Automated Business Rule Extraction from COBOL Using AST Analysis
How to automatically extract business rules, data flows, and program dependencies from COBOL source code using Abstract Syntax Tree analysis and tree-sitter queries.
One of the biggest challenges in legacy modernization is understanding what the code actually does. A 10,000-line COBOL program may contain hundreds of business rules — validation logic, calculation formulas, conditional workflows — buried in deeply nested IF-ELSE structures and PERFORM chains. Extracting these rules manually takes weeks. AST analysis can do it in seconds.
What Makes COBOL Business Rule Extraction Hard
COBOL business logic is notoriously difficult to extract because:
- GOTO spaghetti — older programs use ALTER and GO TO extensively, creating non-linear control flow
- COPY members — shared data definitions are included via COPY statements, splitting context across files
- Level-88 conditions — COBOL's unique condition names create implicit business rules in the DATA DIVISION
- PERFORM THRU — paragraph ranges make it hard to determine execution scope
- Implicit type coercion — PIC clauses define data types, but MOVE operations perform silent conversions
AST-Based Approach
Using tree-sitter, we can parse COBOL into a structured AST and then run queries to extract specific patterns. Here are the key extraction techniques:
1. Variable Discovery
Tree-sitter query to find all data items with their PIC clauses:
(data_description
(level_number) @level
(entry_name) @name
(picture_clause (pic_string) @pic)?
) @item
This gives us every variable definition with its level number, name, and data type — the foundation for understanding data flow.

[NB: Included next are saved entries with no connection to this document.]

`config.mk`:
```
export PLATFORM = sky130hd
export DESIGN_NAME = usb_token_decoder
export DESIGN_NICKNAME = d
export VERILOG_FILES = /design/src/rtl/usb_token_pkg.sv /design/src/rtl/usb_crc5_serial.sv /design/src/rtl/usb_token_decoder.sv
export SDC_FILE = /design/constraint.sdc
export NUM_CORES = 1
export LEC_CHECK = 0
export BUFFER_PORTS_ARGS = -buffer_cell sky130_fd_sc_hd__buf_2
export CORE_UTILIZATION = 50
export DETAILED_ROUTE_END_ITERATION = 16
export HOLD_SLACK_MARGIN = 0.08
export PLACE_DENSITY = 0.69
export SKIP_CTS_REPAIR_TIMING = 1
export SLEW_MARGIN = 20
export SYNTH_ARGS = -nofsm -noshare
export SYNTH_HDL_FRONTEND = slang
export SYNTH_SLANG_ARGS = --single-unit
```
`constraint.sdc`:
```
create_clock -name clk -period 2.1 [get_ports clk]
set_input_delay 0.42 -clock clk [delete_from_list [all_inputs] [get_ports clk]]
set_output_delay 0.42 -clock clk [all_outputs]
set_load 0.02 [all_outputs]
```
`src/rtl/usb_token_pkg.sv`:
```
// Shared types and constants for the USB token decoder.
// Holds the FSM state enum, token PIDs, CRC5 constants and helpers.
package usb_token_pkg;

    typedef enum logic [2:0] {
        ST_IDLE,
        ST_PID,
        ST_FIELD,
        ST_CRC,
        ST_WAIT_EOP,
        ST_IGNORE
    } state_e;

    localparam logic [3:0] PID_OUT   = 4'b0001;
    localparam logic [3:0] PID_IN    = 4'b1001;
    localparam logic [3:0] PID_SETUP = 4'b1101;

    localparam logic [4:0] CRC5_PRESET   = 5'b11111;
    localparam logic [4:0] CRC5_POLY     = 5'b00101;
    localparam logic [4:0] CRC5_RESIDUAL = 5'b01100;

    // Index of the last bit in each phase (counter counts from 0).
    localparam logic [3:0] PID_LAST   = 4'd7;
    localparam logic [3:0] FIELD_LAST = 4'd10;
    localparam logic [3:0] CRC_LAST   = 4'd4;

    function automatic logic [4:0] crc5_step(
        input logic [4:0] c,
        input logic       b
    );
        logic fb;
        fb = c[4] ^ b;
        return {c[3:0], 1'b0} ^ (fb ? CRC5_POLY : 5'b00000);
    endfunction

    function automatic logic pid_ok(input logic [7:0] p);
        return p[7:4] == ~p[3:0];
    endfunction

    function automatic logic is_token(input logic [3:0] p);
        return (p == PID_OUT) || (p == PID_IN) || (p == PID_SETUP);
    endfunction

endpackage

```
`src/rtl/usb_crc5_serial.sv`:
```
// Serial CRC5 (x^5+x^2+1) register, one bit per enabled cycle.
// Ports: clk, rst (sync, high), preset, enable, bit_in -> crc[4:0].
module usb_crc5_serial
    import usb_token_pkg::*;
(
    input  logic       clk,
    input  logic       rst,
    input  logic       preset,
    input  logic       enable,
    input  logic       bit_in,
    output logic [4:0] crc
);

    logic [4:0] crc_q;
    logic [4:0] crc_d;

    always_comb begin
        crc_d = crc_q;
        if (preset) begin
            crc_d = CRC5_PRESET;
        end else if (enable) begin
            crc_d = crc5_step(crc_q, bit_in);
        end
    end

    always_ff @(posedge clk) begin
        if (rst) begin
            crc_q <= CRC5_PRESET;
        end else begin
            crc_q <= crc_d;
        end
    end

    assign crc = crc_q;

endmodule

```
`src/rtl/usb_token_decoder.sv`:
```
// USB token packet decoder: PID check, addr/endp capture, CRC5 check.
// In: clk, rst, rx_start, bit_in, bit_valid, eop. Out: token_valid,
// token_err, pid[3:0], addr[6:0], endp[3:0], busy.
module usb_token_decoder
    import usb_token_pkg::*;
(
    input  logic       clk,
    input  logic       rst,
    input  logic       rx_start,
    input  logic       bit_in,
    input  logic       bit_valid,
    input  logic       eop,
    output logic       token_valid,
    output logic       token_err,
    output logic [3:0] pid,
    output logic [6:0] addr,
    output logic [3:0] endp,
    output logic       busy
);

    state_e      state_q, state_d;
    logic [3:0]  cnt_q, cnt_d;
    logic [7:0]  pid_sr_q, pid_sr_d;
    logic [10:0] fld_q, fld_d;
    logic        valid_q, valid_d;
    logic        err_q, err_d;
    logic [3:0]  pid_q, pid_d;
    logic [6:0]  addr_q, addr_d;
    logic [3:0]  endp_q, endp_d;

    logic        crc_preset;
    logic        crc_en;
    logic [4:0]  crc;
    logic [4:0]  crc_res;

    usb_crc5_serial u_crc (
        .clk    (clk),
        .rst    (rst),
        .preset (crc_preset),
        .enable (crc_en),
        .bit_in (bit_in),
        .crc    (crc)
    );

    always_comb begin
        state_d    = state_q;
        cnt_d      = cnt_q;
        pid_sr_d   = pid_sr_q;
        fld_d      = fld_q;
        valid_d    = 1'b0;
        err_d      = 1'b0;
        pid_d      = pid_q;
        addr_d     = addr_q;
        endp_d     = endp_q;
        crc_preset = 1'b0;
        crc_en     = 1'b0;
        crc_res    = crc;

        if (rx_start) begin
            // A new start always wins, even mid-packet: silent restart.
            state_d = ST_PID;
            cnt_d   = 4'd0;
        end else begin
            // Bit phase first; eop is then judged on the resulting state.
            if (bit_valid) begin
                unique case (state_q)
                    ST_PID: begin
                        pid_sr_d = {bit_in, pid_sr_q[7:1]};
                        cnt_d    = cnt_q + 4'd1;
                        if (cnt_q == PID_LAST) begin
                            cnt_d = 4'd0;
                            if (!pid_ok(pid_sr_d)) begin
                                err_d   = 1'b1;
                                state_d = ST_IDLE;
                            end else if (is_token(pid_sr_d[3:0])) begin
                                state_d    = ST_FIELD;
                                crc_preset = 1'b1;
                            end else begin
                                state_d = ST_IGNORE;
                            end
                        end
                    end
                    ST_FIELD: begin
                        fld_d  = {bit_in, fld_q[10:1]};
                        crc_en = 1'b1;
                        cnt_d  = cnt_q + 4'd1;
                        if (cnt_q == FIELD_LAST) begin
                            cnt_d   = 4'd0;
                            state_d = ST_CRC;
                        end
                    end
                    ST_CRC: begin
                        crc_en = 1'b1;
                        cnt_d  = cnt_q + 4'd1;
                        if (cnt_q == CRC_LAST) begin
                            cnt_d   = 4'd0;
                            state_d = ST_WAIT_EOP;
                        end
                    end
                    ST_WAIT_EOP: begin
                        err_d   = 1'b1;
                        state_d = ST_IGNORE;
                    end
                    default: begin
                    end
                endcase
            end

            // Residual must include a CRC bit arriving with eop.
            if (crc_en) begin
                crc_res = crc5_step(crc, bit_in);
            end

            if (eop) begin
                unique case (state_d)
                    ST_PID, ST_FIELD, ST_CRC: begin
                        err_d   = 1'b1;
                        state_d = ST_IDLE;
                    end
                    ST_WAIT_EOP: begin
                        state_d = ST_IDLE;
                        if (crc_res == CRC5_RESIDUAL) begin
                            valid_d = 1'b1;
                            pid_d   = pid_sr_q[3:0];
                            addr_d  = fld_q[6:0];
                            endp_d  = fld_q[10:7];
                        end else begin
                            err_d = 1'b1;
                        end
                    end
                    ST_IGNORE: begin
                        state_d = ST_IDLE;
                    end
                    default: begin
                    end
                endcase
            end
        end
    end

    always_ff @(posedge clk) begin
        if (rst) begin
            state_q  <= ST_IDLE;
            cnt_q    <= 4'd0;
            pid_sr_q <= 8'd0;
            fld_q    <= 11'd0;
            valid_q  <= 1'b0;
            err_q    <= 1'b0;
            pid_q    <= 4'd0;
            addr_q   <= 7'd0;
            endp_q   <= 4'd0;
        end else begin
            state_q  <= state_d;
            cnt_q    <= cnt_d;
            pid_sr_q <= pid_sr_d;
            fld_q    <= fld_d;
            valid_q  <= valid_d;
            err_q    <= err_d;
            pid_q    <= pid_d;
            addr_q   <= addr_d;
            endp_q   <= endp_d;
        end
    end

    assign token_valid = valid_q;
    assign token_err   = err_q;
    assign pid         = pid_q;
    assign addr        = addr_q;
    assign endp        = endp_q;
    assign busy        = (state_q != ST_IDLE);

endmodule

```
# Word level (Yosys, flattened, before mapping)
# Index checks and enable logic that the tools add are counted.
[classes] addsub=1 n_eq_ne=17 mux=36 bitwise=6 reduce_logical=14
[ops] operator="$mux 3" count=10
[ops] operator="$mux 1" count=17
[ops] operator="$eq 3x2->1 const B" count=4
[ops] operator="$eq 4x4->1 const B" count=3
[ops] operator="$mux 4" count=3
[ops] operator="$pmux 3 s4" count=1
[ops] operator="$pmux 4 s3" count=1
[ops] operator="$mux 5" count=2
[ops] operator="$eq 3x3->1 const B" count=3
[ops] operator="$eq 4x3->1 const B" count=2
[ops] operator="$eq 3x1->1 const B" count=2
[ops] operator="$reduce_and 3->1" count=2
[ops] operator="$reduce_bool 3->1" count=2
[ops] operator="$reduce_or 2->1" count=3
[ops] operator="$eq 5x4->1 const B" count=1
[ops] operator="$reduce_or 5->1" count=1
[ops] operator="$xor 5x5->5" count=1
[ops] operator="$add 4x1->4 const B" count=1
[ops] operator="$eq 4x1->1 const B" count=1
[ops] operator="$eq 4x4->1" count=1
[ops] operator="$not 4->4" count=1
[ops] operator="$pmux 1 s2" count=2
[ops] operator="$reduce_and 4->1" count=1
[ops] operator="$reduce_or 4->1" count=1
[ops] operator="5 further kinds" count=8
[word_totals] ff_bits=48 in_bits=6 output_inout_bits=18 wordCells=85

# Depth between registers and ports, before layout
# Gate-level depths: netlist (run 1).
[logic_depth] depth_word=14 mapped_depth=10 mapped_depth_nobuf=8

# Cells and area by module
# A second synthesis (run 1) with hierarchy kept.
[hier_totals] hier_cells=286 hier_area_um2=2367.3
[by_module_without_submodules] module="usb_token_decoder" instances=1 cells_each=266 area_per_inst_um2=2149.6 seq_area_each_um2=860.8
[by_module_without_submodules] module="usb_crc5_serial" instances=1 cells_each=20 area_per_inst_um2=217.7 seq_area_each_um2=100.1

# Least setup slack after synthesis (run 1)
# No wires, ideal clock.
[synth_timing] kind="reg2reg" from="register cnt_q[1]" to="register addr_q[0], in the netlist addr[0]" setup_time_ps=129 arrival_ps=2099 required_ps=1971 path_slack_ps=-128 stages_incl_launch_ff=10 n_path_buf=2 period_less_slack_ps=2228 path_cell_list="dfxtp_1 > ha_1 > and3b_1 > o21ai_0 > a221o_1 > or4_1 > buf_2 > buf_6 > o21ai_2 > a21oi_1"
[synth_via] elab_chain_cells=7 elab_cells_between_ends=11 classes_between="eq/ne: 4; mux: 6; reduce/logical: 1"
[synth_rtl] element="start: declaration" line="usb_token_decoder.sv:22" source="logic [3:0] cnt_q, cnt_d;"
[synth_rtl] element="start signal: assignment" line="usb_token_decoder.sv:154" source="cnt_q <= cnt_d;"
[synth_rtl] element="$eq 4x3->1 (tied with other cells)" line="usb_token_decoder.sv:95" source="if (cnt_q == CRC_LAST) begin"
[synth_rtl] element="$mux 3, on equally long branches" line="usb_token_decoder.sv:95, usb_token_decoder.sv:70, usb_token_decoder.sv:87"
[synth_rtl] element="$pmux 3 s4 *" line="usb_token_decoder.sv:66" source="unique case (state_q)"
[synth_rtl] element="$mux 3 *" line="usb_token_decoder.sv:65" source="if (bit_valid) begin"
[synth_rtl] element="$mux 3 *" line="usb_token_decoder.sv:59" source="if (rx_start) begin"
[synth_rtl] element="$eq 3x3->1 *" line="usb_token_decoder.sv:115" source="unique case (state_d)"
[synth_rtl] element="$reduce_and 4->1 (no source line) *"
[synth_rtl] element="end signal: assignment" line="usb_token_decoder.sv:160" source="addr_q <= addr_d;"
[synth_rtl] element="end: declaration" line="usb_token_decoder.sv:28" source="logic [6:0] addr_q, addr_d;"
# Mark *: on every way between the ends. The rest lies on a longest branch, timed or not. The select of a mux whose other input is x is not followed.
# A chain may end at the register's enable or synchronous reset.

# Final worst setup path (run 1)
[layout_timing] from="register cnt_q[0]" to="register endp_q[3], in the netlist endp[3]"
[layout_via] elab_chain_cells=7 elab_cells_between_ends=11 classes_between="eq/ne: 4; mux: 6; reduce/logical: 1"
[layout_rtl] element="$eq 4x3->1 (tied with other cells)" line="usb_token_decoder.sv:95"
[layout_rtl] element="$mux 3, on equally long branches" line="usb_token_decoder.sv:95, usb_token_decoder.sv:70, usb_token_decoder.sv:87"
[layout_rtl] element="$pmux 3 s4 *" line="usb_token_decoder.sv:66"
[layout_rtl] element="$mux 3 *" line="usb_token_decoder.sv:65"
[layout_rtl] element="$mux 3 *" line="usb_token_decoder.sv:59"
[layout_rtl] element="$eq 3x3->1 *" line="usb_token_decoder.sv:115"
[layout_rtl] element="$reduce_and 4->1 (no source line) *"
[layout_rtl] element="end signal: assignment" line="usb_token_decoder.sv:161" source="endp_q <= endp_d;"
[layout_rtl] element="end: declaration" line="usb_token_decoder.sv:29" source="logic [3:0] endp_q, endp_d;"
# Marked as above.

==> results of run 1 <==
-- metrics by stage --
stage	area (um^2)	hold WS, ns
final	2900	0.383
after global routing	2900	0.374
after CTS	2780	0.399
after detailed placement	2700	0.447
after global placement	2700	0.447
after floorplan	2420	0.437
-- per-layer routing --
metal,wire length (um),up-vias,share of wire
met2,2220,31,0.45
met4,54,0,0.011
met5,0,-,0
met3,151,5,0.031
li1,-,1048,-
met1,2530,913,0.51
-- cell usage in the layout (no fill, tap or decap), types with 3 or more instances in the layout --
cell and instances:
dfxtp_1 45, o21ai_1 3, buf_2 23, inv_1 5
nand3_1 17, xor2_1 5, nand2_1 33, a21oi_1 31
o21ai_0 4, buf_4 28, o21ai_2 15, nor2_1 19
clkbuf_8 5, buf_12 3, nand2b_1 4, mux2i_1 11
nor3_1 3
-- area by class of cell --
cell class,instances,area (um^2),share of cell area
clock buffer,6,72.6,0.0250
timing repair buffer,56,408,0.141
inverter,6,22.5,0.00777
tap,52,65.1,0.0224
multi-input combinational,198,1360,0.468
sequential,48,970,0.334
clock inverter,1,5.00,0.00173
-- sequential cells by signal, indices dropped and copies added, names as in the netlist --
signal / flops
fld_q: 11
pid_sr_q: 8
addr: 7
u_crc.crc: 5
cnt_q: 4
endp: 4
pid: 4
state_q: 3
token_err: 1
token_valid: 1
-- report_power, final --
part / switching, mW / internal [mW] / total, mW
Clock: 0.297 / 0.227 / 0.524
Combinational: 0.0683 / 0.0432 / 0.111
Sequential: 0.00331 / 0.910 / 0.913
Total: 0.368 / 1.18 / 1.55
-- cells by family (layout without fill, tap and decap cells) --
group	after synthesis	in the layout	share of synthesized area
fa+ha+maj	3	3	0.0157
xor+xnor	7	7	0.0257
simple gates	100	100	0.223
compound gates	77	77	0.218
mux	11	11	0.0461
buf+inv	24	69	0.0697
flops	48	48	0.403
-- critical path: stages, from the launching register on --
cell and delay (ns):
dfxtp_4 0.37, inv_2 0.05, ha_2 0.20, nand2b_4 0.07
a21oi_2 0.05, a221o_1 0.41, or4_4 0.52, buf_12 0.17
o21ai_1 0.12, a21oi_1 0.07
-- how the worst min path moves through the flow --
stage                   from          to  slack, ns  cells past startpoint
global placement     addr[4]     addr[4]       0.45                      2
global route             eop  state_q[1]       0.37                      2
detailed placement  fld_q[0]    fld_q[0]       0.45                      2
floorplan           fld_q[0]    fld_q[0]       0.44                      2
finish                   eop  state_q[1]       0.38                      2
CTS                      eop  state_q[1]       0.40                      2
==> results.json, run 1 <==
{
  "route.detailed.drc": 3,
  "pwr_density_cell_mw_per_mm2": 534,
  "hold_path.class": "input pin to flip-flop",
  "globalRouteMet3Util": 0.0427,
  "fmax_ghz": 0.464,
  "grt_start_max_net_pins": 38,
  "cap_violations": 0,
  "num_vias": 1997,
  "fin_util": 0.648,
  "fillers": 385,
  "timing_worst_slew_pin_value_ns": 0.584,
  "reg2reg_depth": 9,
  "cts_tree": "built",
  "hpwlAfterDp_um": 3530,
  "clock_path_buffers": 2,
  "stdcell_count": 367,
  "ant_nets": 0,
  "wirelength_um": 4950,
  "post-place-cells": 357,
  "reg2reg_from": "cnt_q[0]",
  "insertedDiodeCount": 0,
  "critPathMaxFanout": 16,
  "gr-usage-met2": 0.314,
  "peakVddDrop_uv": 345,
  "synth.most_common_cell": "dfxtp_1",
  "yosysTopAreaCellShare": 0.403,
  "pin_count": 24,
  "startpoint_type": "flip-flop",
  "fp.dieW_um": 71.1,
  "ff2ff_setup_slack_ns": -0.06,
  "rows": 24,
  "cp.arrival_ns": 2.33,
  "setup_viol": 16,
  "endpoint": "endp[3]",
  "fin_crit_ns": 2.16,
  "drt-pass1-iter-count": 10,
  "grt_util_met1": 0.314,
  "grt_pass1_wl_um": 8600,
  "ys_ff_latch": 48,
  "end_kind": "flip-flop",
  "die_h_um": 71.1,
  "wl_per_cell_um": 13.5,
  "synth_nets": 279,
  "fin_worst_skew_ns": 0.00548,
  "netlist_instances": 270,
  "worst_slack_ns": -0.0564,
  "place_ws_ns": -0.197,
  "tns_ns": -0.631,
  "yosysWarnings": 0,
  "reg2reg_to": "endp[3]",
  "drive_gt1_frac": 0.337,
  "slew_headroom": 0.606,
  "root_buffer": "clkbuf_8",
  "grt_usage": 0.218,
  "yosysTopAreaCell": "dfxtp_1",
  "worstSetupStartpoint": "cnt_q[0]",
  "ys_types": 58,
  "cts.sinks": 48,
  "numCtsBuffers": 5,
  "grt_setup_unrepaired": "true",
  "syn_avg_cell_area_um2": 8.84,
  "drt-initial-drc-count": 133,
  "start_util": 0.534,
  "report.final.slew_viol_count": 0,
  "crit_required_ns": 2.28,
  "grt-ovfl-total": 0,
  "ys_seq_area_frac": 0.403,
  "via_per_inst": 5.44,
  "place_congestion": 0.796,
  "h-tree-depth": 2,
  "path_clk_slew_ns": 0.09,
  "syn_to_final_growth_pct": 21.5,
  "antenna_found_initial": 0,
  "insertion_delay_ns": 0.30,
  "port_buffers": 23,
  "yosys_most_used_dff": "dfxtp_1",
  "criticalPathCategory": "flip-flop to flip-flop",
  "syn_area_mm2": 0.00239,
  "finish.net_count": 324,
  "power.leakage_nw": 1.14,
  "synth-edff-count": 0,
  "dieArea_mm2": 0.00506,
  "fin_crit_sh": 1.03,
  "core_area_mm2": 0.00447,
  "status": "finished, violations left",
  "grt_pass1_vias": 1842,
  "violations": "DRC, setup timing",
  "p_total_mw": 1.55,
  "synthArstFlopShare": 0,
  "gr-max-usage-layer": "met2",
  "synthTopCellsByArea": "dfxtp_1 40%, a21oi_1 6.7%, nand2_1 5.2%, mux2i_1 4.6%, o21ai_2 4.0%",
  "ys_top_cells_by_count": "48 x dfxtp_1, 33 x nand2_1, 32 x a21oi_1",
  "finalHoldViolations": 0
}
Note: power is estimated with default switching activity, not from simulation.
==> run 2: changes to the inputs <==
--- a/config.mk
+++ b/config.mk
@@ -14,4 +14,5 @@
 export SLEW_MARGIN = 20
 export SYNTH_ARGS = -nofsm -noshare
 export SYNTH_HDL_FRONTEND = slang
+export SYNTH_HIERARCHICAL = 1
 export SYNTH_SLANG_ARGS = --single-unit
==> results.json, run 2 <==
{
  "place_congestion": 0.872,
  "criticalPathCategory": "flip-flop to flip-flop",
  "insertedDiodeCount": 0,
  "rows": 24,
  "syn_avg_cell_area_um2": 8.28,
  "fmax_ghz": 0.499,
  "finalHoldViolations": 0,
  "wirelength_um": 5720,
  "power.share.clock": 0.446,
  "die_h_um": 70.8,
  "syn_area_mm2": 0.00237,
  "end_kind": "flip-flop",
  "finish.net_count": 324,
  "path_clk_slew_ns": 0.09,
  "yosysTopAreaCellShare": 0.406,
  "p_total_mw": 1.81,
  "setup_viol": 0,
  "antenna_found_initial": 0,
  "tns_ns": 0,
  "fin_worst_skew_ns": 0.00574,
  "port_buffers": 23,
  "yosys_most_used_dff": "dfxtp_1",
  "startpoint_type": "flip-flop",
  "p_sw_mw": 0.386,
  "via_per_inst": 5.84,
  "root_buffer": "clkbuf_8",
  "ant_nets": 0,
  "grt-ovfl-total": 0,
  "syn_to_final_growth_pct": 17.5,
  "hold_path.class": "input pin to flip-flop",
  "drt-pass1-iter-count": 4,
  "netlist_instances": 286,
  "cp.arrival_ns": 2.25,
  "cts_tree": "built",
  "grt_setup_unrepaired": "false",
  "largest_reg_flops": 11,
  "timing_worst_slew_pin_value_ns": 0.578,
  "power.leakage_nw": 1.11,
  "clock_path_buffers": 2,
  "fin_crit_sh": 0.954,
  "pwr_density_cell_mw_per_mm2": 650,
  "p_seq_frac": 0.506,
  "core_area_mm2": 0.00444,
  "top_register": "fld_q",
  "layout.cells.most_common_list": "46 x dfxtp_1, 38 x nand2_1, 34 x a21oi_1, 23 x buf_2, 21 x o21ai_0",
  "peakVddDrop_uv": 529,
  "h-tree-depth": 2,
  "yosysWarnings": 6,
  "report.final.slew_viol_count": 0,
  "ys_top_cells_by_count": "48 x dfxtp_1, 38 x nand2_1, 34 x a21oi_1",
  "slew_headroom": 0.610,
  "ys_seq_area_frac": 0.406,
  "dieArea_mm2": 0.00501,
  "grt_usage": 0.232,
  "fillers": 389,
  "synth.most_common_cell": "dfxtp_1",
  "insertion_delay_ns": 0.30,
  "ys_types": 52,
  "yosysTopAreaCell": "dfxtp_1",
  "fp.dieW_um": 70.8,
  "ys_ff_latch": 48,
  "hpwlAfterDp_um": 3830,
  "num_vias": 2150,
  "synth_nets": 295,
  "wl_per_cell_um": 15.5,
  "synth-edff-count": 0,
  "cts.sinks": 48,
  "synthArstFlopShare": 0,
  "drive_gt1_frac": 0.196,
  "mostFrequentLayoutCell": "dfxtp_1",
  "synthTopCellsByArea": "dfxtp_1 41%, a21oi_1 7.2%, nand2_1 6.0%, mux2i_1 4.7%, nand4_1 4.5%",
  "route.detailed.drc": 0,
  "holdWs_ns": 0.315,
  "status": "finished, final reports clean",
  "drt-initial-drc-count": 128,
  "start_util": 0.533,
  "grt_start_max_net_pins": 39,
  "cap_violations": 0,
  "crit_required_ns": 2.34,
  "grt_pass1_wl_um": 9370,
  "p_int_mw": 1.42,
  "netSwitchingFraction": 0.213,
  "critPathMaxFanout": 8,
  "combPwrFrac": 0.049,
  "grt_pass1_vias": 2009,
  "fin_crit_ns": 2.00,
  "pin_count": 24,
  "numCtsBuffers": 5
}
-- run 2: per-layer routing --
layer  vias to the layer above  track usage  wire length, um
met5                         -            0                0
met4                         0       0.0778               74
met3                         8       0.0527              215
met2                        44        0.372             2630
met1                      1010        0.311             2790
li1                       1088            -                -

2. Conditional Logic Mapping
Business rules typically live inside IF statements and EVALUATE (COBOL's CASE/SWITCH):
(if_statement
(condition) @condition
) @rule
(evaluate_statement
(evaluate_subject) @subject
(evaluate_when
(evaluate_object) @when_value
) @branch
) @switch
3. Calculation Rules
Financial calculations are often the most critical business rules:
(compute_statement) @calc
(add_statement) @calc
(subtract_statement) @calc
(multiply_statement) @calc
(divide_statement) @calc
4. External Dependencies
CALL statements and COPY members reveal program dependencies:
(call_statement) @external_call
(copy_statement) @copy_include
From AST to Business Rules
The raw AST gives us structure. The next step is semantic analysis:
- Data flow tracing — follow MOVE statements to track how values propagate through variables
- Condition grouping — cluster related IF/EVALUATE blocks that reference the same variables
- Cross-reference — link PERFORM targets to paragraph definitions to understand call chains
- Rule annotation — match patterns to known business rule templates (validation, calculation, routing)
Our parser service provides the AST foundation. The analysis layer can be built on top using the query API to extract exactly the patterns relevant to your modernization project.
Real-World Impact
In a recent analysis of a banking COBOL system (42 programs, ~15,000 lines each), AST-based extraction identified:
- 847 business rules across all programs
- 234 cross-program dependencies via CALL chains
- 156 shared data structures through COPY members
- 23 dead code paragraphs never reached by any PERFORM
What would have taken a team of 4 analysts approximately 3 months was completed in under 2 hours of automated analysis plus 2 days of human review.